#### [WHAT THE TASK ASKS]
Each line from the beginning of the data below through the line containing "single-cycle write strobe" should be repeated exactly, please.

[Stored items]
....

### src/logic/scanline_pkg.sv
package scanline_pkg;

    localparam int ROW_BITS  = 15; // ddr3 row address
    localparam int COL8_BITS = 7;  // column in 8-bursts, 128 per page
    localparam int RC_BITS   = 22; // {row, col8}
    localparam int XFER_BITS = 6;  // transfer length, 0 means 64
    localparam int FW_BITS   = 13; // frame/window width in bursts
    localparam int FH_BITS   = 16; // frame height in lines

    typedef enum logic [3:0] {
        REG_MODE         = 4'h0, // {extra_pages[1:0], enable, run}
        REG_START_ADDR   = 4'h2, // frame start in {row, col8}
        REG_FULL_WIDTH   = 4'h3, // padded line length in bursts
        REG_WINDOW_WH    = 4'h4, // low = width, high = height
        REG_WINDOW_X0Y0  = 4'h5, // low = left, high = top
        REG_WINDOW_START = 4'h6  // low = start x, high = start y
    } reg_addr_e;

    typedef struct packed {
        logic        we;   // single-cycle write strobe
        reg_addr_e   addr;
        logic [31:0] data;
    } cmd_wr_t;

    typedef struct packed {
        logic [RC_BITS-1:0] start_addr;
        logic [FW_BITS:0]   full_width; // carry bit set when written as 0
        logic [FW_BITS:0]   win_width;
        logic [FH_BITS:0]   win_height;
        logic [FW_BITS-1:0] x0;
        logic [FH_BITS-1:0] y0;
        logic [FW_BITS-1:0] start_x;    // relative to window
        logic [FH_BITS-1:0] start_y;
    } scan_cfg_t;

    typedef struct packed {
        logic [2:0]           bank;
        logic [ROW_BITS-1:0]  row;
        logic [COL8_BITS-1:0] col;
        logic [XFER_BITS:0]   num;         // 1..64 bursts
        logic                 last_in_row;
        logic                 last_block;  // last transfer of the window
    } xfer_desc_t;

    typedef struct packed {
        logic [1:0] extra_pages; // credits held back from the buffer
        logic       enable;
        logic       run;         // low keeps the channel in reset
    } scan_mode_t;

endpackage

### src/logic/scanline_addr_pipe.sv
`timescale 1ns/1ps

module scanline_addr_pipe #(
    parameter int SETTLE_CYCLES = 7 // >= pipeline depth
) (
    input  logic                     rst,        // clock
    input  logic                     mclk,       // async reset, active high
    input  scanline_pkg::scan_cfg_t  cfg,
    input  logic                     param_wr,
    input  logic                     restart,    // reload start point
    input  logic                     advance,    // transfer started, step position
    output scanline_pkg::xfer_desc_t desc,
    output logic                     desc_valid
);
    import scanline_pkg::*;

    localparam int MPY_BITS = FW_BITS + 1 + FH_BITS - 3; // 14 x 13 product

    logic [FW_BITS-1:0]   curr_x;        // window-relative x of next transfer
    logic [FH_BITS-1:0]   curr_y;
    logic [FW_BITS-1:0]   frame_x;       // stage 1
    logic [FH_BITS-1:0]   frame_y;
    logic [FH_BITS:0]     next_y;
    logic [FW_BITS:0]     row_left;      // bursts left in this window row
    logic [COL8_BITS:0]   mem_page_left; // stage 2, bursts to ddr3 page end
    logic [XFER_BITS:0]   lim_by_xfer;   // row_left clipped to 64
    logic [FH_BITS-4:0]   frame_y8_r;    // line index with bank bits dropped
    logic [FW_BITS:0]     full_width_r;
    logic [RC_BITS-1:0]   start_addr_r;
    logic [XFER_BITS:0]   num_r;         // stage 3
    logic [MPY_BITS-1:0]  mul_full;
    logic [RC_BITS-1:0]   mul_rslt;
    logic [RC_BITS-1:0]   line_start;    // stage 4
    logic                 last_in_row_r;
    logic [RC_BITS-1:0]   row_col_r;     // stage 5
    logic                 last_block_r;
    logic [SETTLE_CYCLES-1:0] settle_r;  // ones shifted in after a change

    assign mul_full = frame_y8_r * full_width_r; // upper bits dropped below

    // position in the window
    always_ff @(posedge rst or posedge mclk) begin
        if (mclk) begin
            curr_x <= '0;
            curr_y <= '0;
        end else if (restart) begin
            curr_x <= cfg.start_x;
            curr_y <= cfg.start_y;
        end else if (advance) begin
            curr_x <= desc.last_in_row ? '0 : curr_x + FW_BITS'(desc.num); // wrap to row start
            if (desc.last_in_row)
                curr_y <= next_y[FH_BITS-1:0];
        end
    end

    always_ff @(posedge rst) begin
        frame_x       <= curr_x + cfg.x0;
        frame_y       <= curr_y + cfg.y0;
        next_y        <= {1'b0, curr_y} + 1'b1;
        row_left      <= cfg.win_width - {1'b0, curr_x};
        mem_page_left <= 8'd128 - {1'b0, frame_x[COL8_BITS-1:0]};
        lim_by_xfer   <= (|row_left[FW_BITS:XFER_BITS]) ? 7'd64 : row_left[XFER_BITS:0];
        frame_y8_r    <= frame_y[FH_BITS-1:3];
        full_width_r  <= cfg.full_width;
        start_addr_r  <= cfg.start_addr;
        num_r         <= (mem_page_left < {1'b0, lim_by_xfer}) ?
                         mem_page_left[XFER_BITS:0] : lim_by_xfer; // page end wins if closer
        mul_rslt      <= mul_full[RC_BITS-1:0];
        line_start    <= start_addr_r + mul_rslt;
        last_in_row_r <= (row_left == {{(FW_BITS - XFER_BITS){1'b0}}, num_r});
        row_col_r     <= line_start + RC_BITS'(frame_x);
        last_block_r  <= (row_left == {{(FW_BITS - XFER_BITS){1'b0}}, num_r}) &&
                         (next_y == cfg.win_height);
    end

    // results trusted only after the pipeline has refilled
    always_ff @(posedge rst or posedge mclk) begin
        if (mclk)
            settle_r <= '0;
        else if (restart || advance || param_wr)
            settle_r <= '0;
        else
            settle_r <= {settle_r[SETTLE_CYCLES-2:0], 1'b1};
    end

    assign desc_valid       = settle_r[SETTLE_CYCLES-1];
    assign desc.bank        = frame_y[2:0]; // 8 lines interleave over banks
    assign desc.row         = row_col_r[RC_BITS-1:COL8_BITS];
    assign desc.col         = row_col_r[COL8_BITS-1:0];
    assign desc.num         = num_r;
    assign desc.last_in_row = last_in_row_r;
    assign desc.last_block  = last_block_r;

    a_num_range: assert property (
        @(posedge rst) disable iff (mclk)
        desc_valid |-> (desc.num inside {[1:64]})
    );

endmodule

### src/logic/scanline_regs.sv
`timescale 1ns/1ps

module scanline_regs (
    input  logic                     rst,      // clock
    input  logic                     mclk,     // active-high async reset
    input  scanline_pkg::cmd_wr_t    cmd,
    output scanline_pkg::scan_cfg_t  cfg,
    output scanline_pkg::scan_mode_t mode,
    output logic                     param_wr  // any register changed
);
    import scanline_pkg::*;

    logic lo_zero;    // low width field is 0
    logic hi_zero;    // full upper halfword is 0

    assign lo_zero    = (cmd.data[FW_BITS-1:0] == '0);
    assign hi_zero    = (cmd.data[FH_BITS+15:16] == '0);

    always_ff @(posedge rst or posedge mclk) begin
        if (mclk) begin
            cfg      <= '0;
            mode     <= '0; // run low holds the channel in reset
            param_wr <= 1'b0;
        end else begin
            param_wr <= cmd.we; // lines up with the updated fields
            if (cmd.we) begin
                case (cmd.addr)
                    REG_MODE: begin
                        mode <= scan_mode_t'(cmd.data[3:0]);
                    end
                    REG_START_ADDR: begin
                        cfg.start_addr <= cmd.data[RC_BITS-1:0];
                    end
                    REG_FULL_WIDTH: begin
                        cfg.full_width <= {lo_zero, cmd.data[FW_BITS-1:0]}; // 0 -> 'h2000
                    end
                    REG_WINDOW_WH: begin
                        cfg.win_width  <= {lo_zero, cmd.data[FW_BITS-1:0]};
                        cfg.win_height <= {hi_zero, cmd.data[FH_BITS+15:16]}; // 0 -> 'h10000
                    end
                    REG_WINDOW_X0Y0: begin
                        cfg.x0 <= cmd.data[FW_BITS-1:0];
                        cfg.y0 <= cmd.data[FH_BITS+15:16];
                    end
                    REG_WINDOW_START: begin
                        cfg.start_x <= cmd.data[FW_BITS-1:0];
                        cfg.start_y <= cmd.data[FH_BITS+15:16];
                    end
                    default: begin
                        // nothing loaded for unused addresses
                    end
                endcase
            end
        end
    end

    // host side must only address implemented registers
    a_cmd_addr_legal: assert property (
        @(posedge rst) disable iff (mclk)
        cmd.we |-> (cmd.addr inside {REG_MODE, REG_START_ADDR, REG_FULL_WIDTH,
                                     REG_WINDOW_WH, REG_WINDOW_X0Y0, REG_WINDOW_START})
    );

endmodule

### src/logic/scanline_rw.sv
`timescale 1ns/1ps

module scanline_rw #(
    parameter int SETTLE_CYCLES = 7 // cycles before a descriptor is trusted
) (
    input  logic                                rst,          // clock
    input  logic                                mclk,         // async reset, active high
    input  scanline_pkg::cmd_wr_t               cmd,
    input  logic                                frame_start,
    input  logic                                next_page,
    input  logic                                xfer_grant,
    input  logic                                xfer_done,
    output logic                                frame_done,
    output logic                                xfer_want,
    output logic                                xfer_need,
    output logic                                xfer_start,
    output logic [2:0]                          xfer_bank,
    output logic [scanline_pkg::ROW_BITS-1:0]   xfer_row,
    output logic [scanline_pkg::COL8_BITS-1:0]  xfer_col,
    output logic [scanline_pkg::XFER_BITS-1:0]  xfer_num128,  // 0 means 64
    output logic                                xfer_reset_page
);
    import scanline_pkg::*;

    scan_cfg_t  cfg;
    scan_mode_t mode;
    xfer_desc_t desc;
    logic       param_wr;
    logic       desc_valid;
    logic       restart;
    logic       advance;

    scanline_regs u_regs (
        .rst      (rst),
        .mclk     (mclk),
        .cmd      (cmd),
        .cfg      (cfg),
        .mode     (mode),
        .param_wr (param_wr)
    );

    scanline_addr_pipe #(
        .SETTLE_CYCLES (SETTLE_CYCLES)
    ) u_addr_pipe (
        .rst        (rst),
        .mclk       (mclk),
        .cfg        (cfg),
        .param_wr   (param_wr),
        .restart    (restart),
        .advance    (advance),
        .desc       (desc),
        .desc_valid (desc_valid)
    );

    scanline_xfer_ctrl u_xfer_ctrl (
        .rst             (rst),
        .mclk            (mclk),
        .mode            (mode),
        .frame_start     (frame_start),
        .next_page       (next_page),
        .xfer_grant      (xfer_grant),
        .xfer_done       (xfer_done),
        .desc            (desc),
        .desc_valid      (desc_valid),
        .restart         (restart),
        .advance         (advance),
        .xfer_want       (xfer_want),
        .xfer_need       (xfer_need),
        .xfer_start      (xfer_start),
        .frame_done      (frame_done),
        .xfer_reset_page (xfer_reset_page)
    );

    assign xfer_bank   = desc.bank;
    assign xfer_row    = desc.row;
    assign xfer_col    = desc.col;
    assign xfer_num128 = desc.num[XFER_BITS-1:0]; // 64 wraps to 0

endmodule

### src/logic/scanline_xfer_ctrl.sv
`timescale 1ns/1ps

module scanline_xfer_ctrl (
    input  logic                     rst,        // clock
    input  logic                     mclk,       // active-high async reset
    input  scanline_pkg::scan_mode_t mode,
    input  logic                     frame_start,
    input  logic                     next_page,  // buffer page consumed
    input  logic                     xfer_grant,
    input  logic                     xfer_done,
    input  scanline_pkg::xfer_desc_t desc,
    input  logic                     desc_valid,
    output logic                     restart,
    output logic                     advance,
    output logic                     xfer_want,
    output logic                     xfer_need,
    output logic                     xfer_start,
    output logic                     frame_done,
    output logic                     xfer_reset_page
);
    localparam int PEND_BITS = 3; // up to 4 outstanding with 4 credits

    logic                 chn_en;       // new requests allowed
    logic                 chn_rst;      // channel held in reset
    logic                 busy_r;
    logic                 want_r;
    logic                 need_r;
    logic                 start_r;
    logic                 done_d;       // xfer_done one cycle late
    logic                 frame_done_r;
    logic                 last_block;   // final transfer already issued
    logic                 reset_page_r;
    logic [2:0]           page_cntr;    // free buffer pages
    logic [PEND_BITS-1:0] pending;      // started and not yet done
    logic                 pre_want;

    assign chn_en  = mode.enable && mode.run;
    assign chn_rst = !mode.run;
    assign pre_want = chn_en && busy_r && !want_r && !start_r && desc_valid && !last_block;

    assign restart         = chn_rst || frame_start;
    assign advance         = start_r;
    assign xfer_want       = want_r;
    assign xfer_need       = need_r;
    assign xfer_start      = start_r;
    assign frame_done      = frame_done_r;
    assign xfer_reset_page = reset_page_r;

    always_ff @(posedge rst or posedge mclk) begin
        if (mclk) begin
            busy_r       <= 1'b0;
            want_r       <= 1'b0;
            need_r       <= 1'b0;
            start_r      <= 1'b0;
            done_d       <= 1'b0;
            frame_done_r <= 1'b0;
            reset_page_r <= 1'b0;
        end else begin
            start_r      <= xfer_grant && !chn_rst; // one cycle after grant
            done_d       <= xfer_done;
            reset_page_r <= chn_rst;

            if (chn_rst)
                busy_r <= 1'b0;
            else if (frame_start)
                busy_r <= 1'b1;
            else if (frame_done_r)
                busy_r <= 1'b0;

            if (chn_rst || xfer_grant)
                want_r <= 1'b0;
            else if (pre_want && (page_cntr > {1'b0, mode.extra_pages}))
                want_r <= 1'b1; // credits beyond the reserve

            if (chn_rst || xfer_grant)
                need_r <= 1'b0;
            else if (pre_want && (page_cntr > {1'b0, mode.extra_pages}))
                need_r <= (page_cntr >= 3'd3); // urgent when the buffer is nearly empty

            if (chn_rst || frame_start)
                frame_done_r <= 1'b0;
            else if (busy_r && last_block && done_d && (pending == '0))
                frame_done_r <= 1'b1; // sticky until next frame
        end
    end

    // page credits, pending count, last block
    always_ff @(posedge rst or posedge mclk) begin
        if (mclk) begin
            page_cntr  <= '0;
            pending    <= '0;
            last_block <= 1'b0;
        end else begin
            if (frame_start)
                page_cntr <= 3'd4; // whole buffer free
            else if (start_r && !next_page)
                page_cntr <= page_cntr - 1'b1;
            else if (!start_r && next_page)
                page_cntr <= page_cntr + 1'b1;

            if (chn_rst || !busy_r)
                pending <= '0;
            else if (start_r && !xfer_done)
                pending <= pending + 1'b1;
            else if (!start_r && xfer_done)
                pending <= pending - 1'b1;

            if (chn_rst || !busy_r)
                last_block <= 1'b0;
            else if (start_r)
                last_block <= desc.last_block; // desc still holds the issued transfer
        end
    end

    a_grant_needs_want: assert property (
        @(posedge rst) disable iff (mclk)
        xfer_grant |-> want_r
    );

    // done from the memory side must match an earlier start
    a_pending_no_underflow: assert property (
        @(posedge rst) disable iff (mclk)
        (xfer_done && !start_r && busy_r && !chn_rst) |-> (pending != '0)
    );

endmodule

### config.mk
export PLATFORM = sky130hd
export DESIGN_NAME = scanline_rw
export DESIGN_NICKNAME = d
export VERILOG_FILES = /design/src/logic/scanline_pkg.sv /design/src/logic/scanline_addr_pipe.sv /design/src/logic/scanline_regs.sv /design/src/logic/scanline_rw.sv /design/src/logic/scanline_xfer_ctrl.sv
export SDC_FILE = /design/constraint.sdc
export NUM_CORES = 1
export LEC_CHECK = 0
export BUFFER_PORTS_ARGS = -buffer_cell sky130_fd_sc_hd__buf_2
export CORE_MARGIN = 5
export CORE_UTILIZATION = 59
export DETAILED_ROUTE_END_ITERATION = 10
export PLACE_DENSITY = 0.76
export SLEW_MARGIN = 20
export SYNTH_ARGS = -nofsm -noshare
export SYNTH_HDL_FRONTEND = slang
export SYNTH_HIERARCHICAL = 1
export SYNTH_SLANG_ARGS = --single-unit
export TNS_END_PERCENT = 1
### constraint.sdc
create_clock -name rst -period 8.3 [get_ports rst]
set_input_delay 0.83 -clock rst [delete_from_list [all_inputs] [get_ports rst]]
set_output_delay 0.83 -clock rst [all_outputs]
set_load 0.05 [all_outputs]
==> metrics.txt, run 1 <==
H-Tree Depth 2; drt pass-1 iters 5; Cell Area, Synth 21400 um2; Skew-Pair Late Insertion Delay 550 ps; Setup crit end kind flip-flop; max-slew violations 0; Worst Hold Class reg -> reg; min-delay src u_addr_pipe/frame_y[4]$_DFF_P_; fin util 0.658; Mapped Cells 1984; Slowest-stage cell, CP fa_1; Post-CTS Setup Inserts 0; Yosys warning total 6; Die H 200 um; IO Count 79; area occupied by registers 8490 um2; Core Box Area 35700 um2; slew margin rel. 0.319; Final setup viols 0; cell depth of the worst flop-to-flop path 18; mean post-synth cell area 10.8 um2; vias in the first global route 14988; final-stage net count 2371; largest net degree at the start of global routing 82; Layout area overhead 9.79%; Residual DRC 0; Starting Density 0.599; first-pass GRT wire length 75.5 mm; routed vias/inst 5.47; setup_tns 0 ps; f_max 184 MHz; CP top delay family adder cells; initial antenna violation count 0; Port Buf Inserts 78; DIE WIDTH 200 um; CTS tree built; clock root cell clkbuf_16; CTS max path bufs 3; routed len/inst 17.5 um; # fillers 2689; Crit Path Max Fanout 14; CTS Buf Count 39; Buf/Inv on CP 4; Critical Path AT 5910 ps; CP peak stage delay 540 ps; Hold Path Depth 0; Hold Fails Final Rpt 0; Worst R2R End u_addr_pipe/mul_rslt[20]$_DFF_P_; FF-to-FF setup slack 2850 ps; antenna viol nets, final 0; layout cells sized above 1 0.129; Final Critical Period 5450 ps; multi-input logic area 11600 um2; DR vias 13931; Max Cap Viol 0; clock sinks 379; status complete, no violations; Final GP Congestion 0.854; # rows 69; # hold bufs at CTS 0; fin crit share 0.657; Critical Path Start Type flip-flop; RSZ-0062 raised after global routing false; die area 40100 um2; 1st-iter DRT viols 756; CP required 8760 ps; Setup Skew 21.8 ps; clock slew at the register clock pins of the worst setup and hold paths 70 ps; CP dominant cell by count fa_1; WHS Endpoint u_addr_pipe/frame_y8_r[1]$_DFF_P_; GRT Total Usage 0.227; Min Hold Slack 320 ps; cts repair resizes 0; Crit Path Class reg -> reg; hpwl dp 33.1 mm; syn_nets 2301; Slew @ Worst Pin 1020 ps; R2R Path Start u_addr_pipe/frame_y8_r[2]$_DFF_P_; CP startpoint u_addr_pipe/frame_y8_r[2]$_DFF_P_; global route total overflow 0; final wirelength 44.5 mm; CP Cell Sequence and2_1 > fa_1 > inv_1 > fa_1 > inv_1 > fa_1 > inv_1 > fa_1 > fa_1 > inv_1 > ha_1 > o21ai_0 > a211oi_1 > o31ai_1 > o21ai_1 > a21o_1 > a21oi_1 > xnor2_1
-- layer usage --
metal,track usage,part of all wire
met5,0,0
met4,0.0585,0.022
met3,0.0314,0.039
met2,0.392,0.49
met1,0.305,0.45
-- state kept, by name (all words and copies together) (netlist names), 14 cells and up --
register	count
u_addr_pipe/row_left	14
u_addr_pipe/next_y	17
u_addr_pipe/mul_rslt	22
u_addr_pipe/row_col_r	22
u_addr_pipe/line_start	22
u_addr_pipe/frame_y	16
u_regs/cfg	125
u_addr_pipe/full_width_r	14
u_addr_pipe/curr_y	16
u_addr_pipe/start_addr_r	22
-- cell type report --
type / instances / area share
multi-input cells: 1298 / 0.497
flip-flops and latches: 379 / 0.362
clock buffers: 51 / 0.0457
inverters: 251 / 0.0404
well taps: 461 / 0.0246
repair buffers: 85 / 0.0189
clock inverters: 21 / 0.0114
diodes: 1 / 0.000107
-- per-stage QoR --
step,setup WS [ps],instance area [um2],std cells
finish,2850,23400,2547
global route,2480,23400,2546
CTS,2880,23400,2546
detailed placement,2890,22100,2474
global placement,2940,22100,2474
floorplan,3200,21400,1984
-- worst max path at each step --
| stage | end | cells past startpoint |
|---|---|---|
| after floorplan | u_addr_pipe/mul_rslt[20]$_DFF_P_ | 19 |
| after global placement | u_addr_pipe/mul_rslt[20]$_DFF_P_ | 18 |
| after detailed placement | u_addr_pipe/mul_rslt[20]$_DFF_P_ | 18 |
| after CTS | u_addr_pipe/mul_rslt[20]$_DFF_P_ | 18 |
| after global routing | u_addr_pipe/mul_rslt[20]$_DFF_P_ | 18 |
| final | u_addr_pipe/mul_rslt[20]$_DFF_P_ | 18 |
-- cell usage in the layout (no fill, tap or decap), drive strengths merged, types with 20 or more instances in the layout --
cell      n
a21o     42
and2    102
xor2     43
fa      132
dfrtp   180
nor3     24
nand2b   20
a21oi    75
mux2i    24
inv     253
nand2   140
ha      142
dfxtp   199
nor2     67
clkbuf   51
xnor2   105
buf      85
o21ai    60
mux2    135
Power of run 1 is left out: the tool's default activity adds up to more than one toggle a clock period on the data nets, which glitch-free logic cannot reach.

....

#### [OUTPUT BELOW]
### src/logic/scanline_pkg.sv
package scanline_pkg;

    localparam int ROW_BITS  = 15; // ddr3 row address
    localparam int COL8_BITS = 7;  // column in 8-bursts, 128 per page
    localparam int RC_BITS   = 22; // {row, col8}
    localparam int XFER_BITS = 6;  // transfer length, 0 means 64
    localparam int FW_BITS   = 13; // frame/window width in bursts
    localparam int FH_BITS   = 16; // frame height in lines

    typedef enum logic [3:0] {
        REG_MODE         = 4'h0, // {extra_pages[1:0], enable, run}
        REG_START_ADDR   = 4'h2, // frame start in {row, col8}
        REG_FULL_WIDTH   = 4'h3, // padded line length in bursts
        REG_WINDOW_WH    = 4'h4, // low = width, high = height
        REG_WINDOW_X0Y0  = 4'h5, // low = left, high = top
        REG_WINDOW_START = 4'h6  // low = start x, high = start y
    } reg_addr_e;

    typedef struct packed {
        logic        we;   // single-cycle write strobe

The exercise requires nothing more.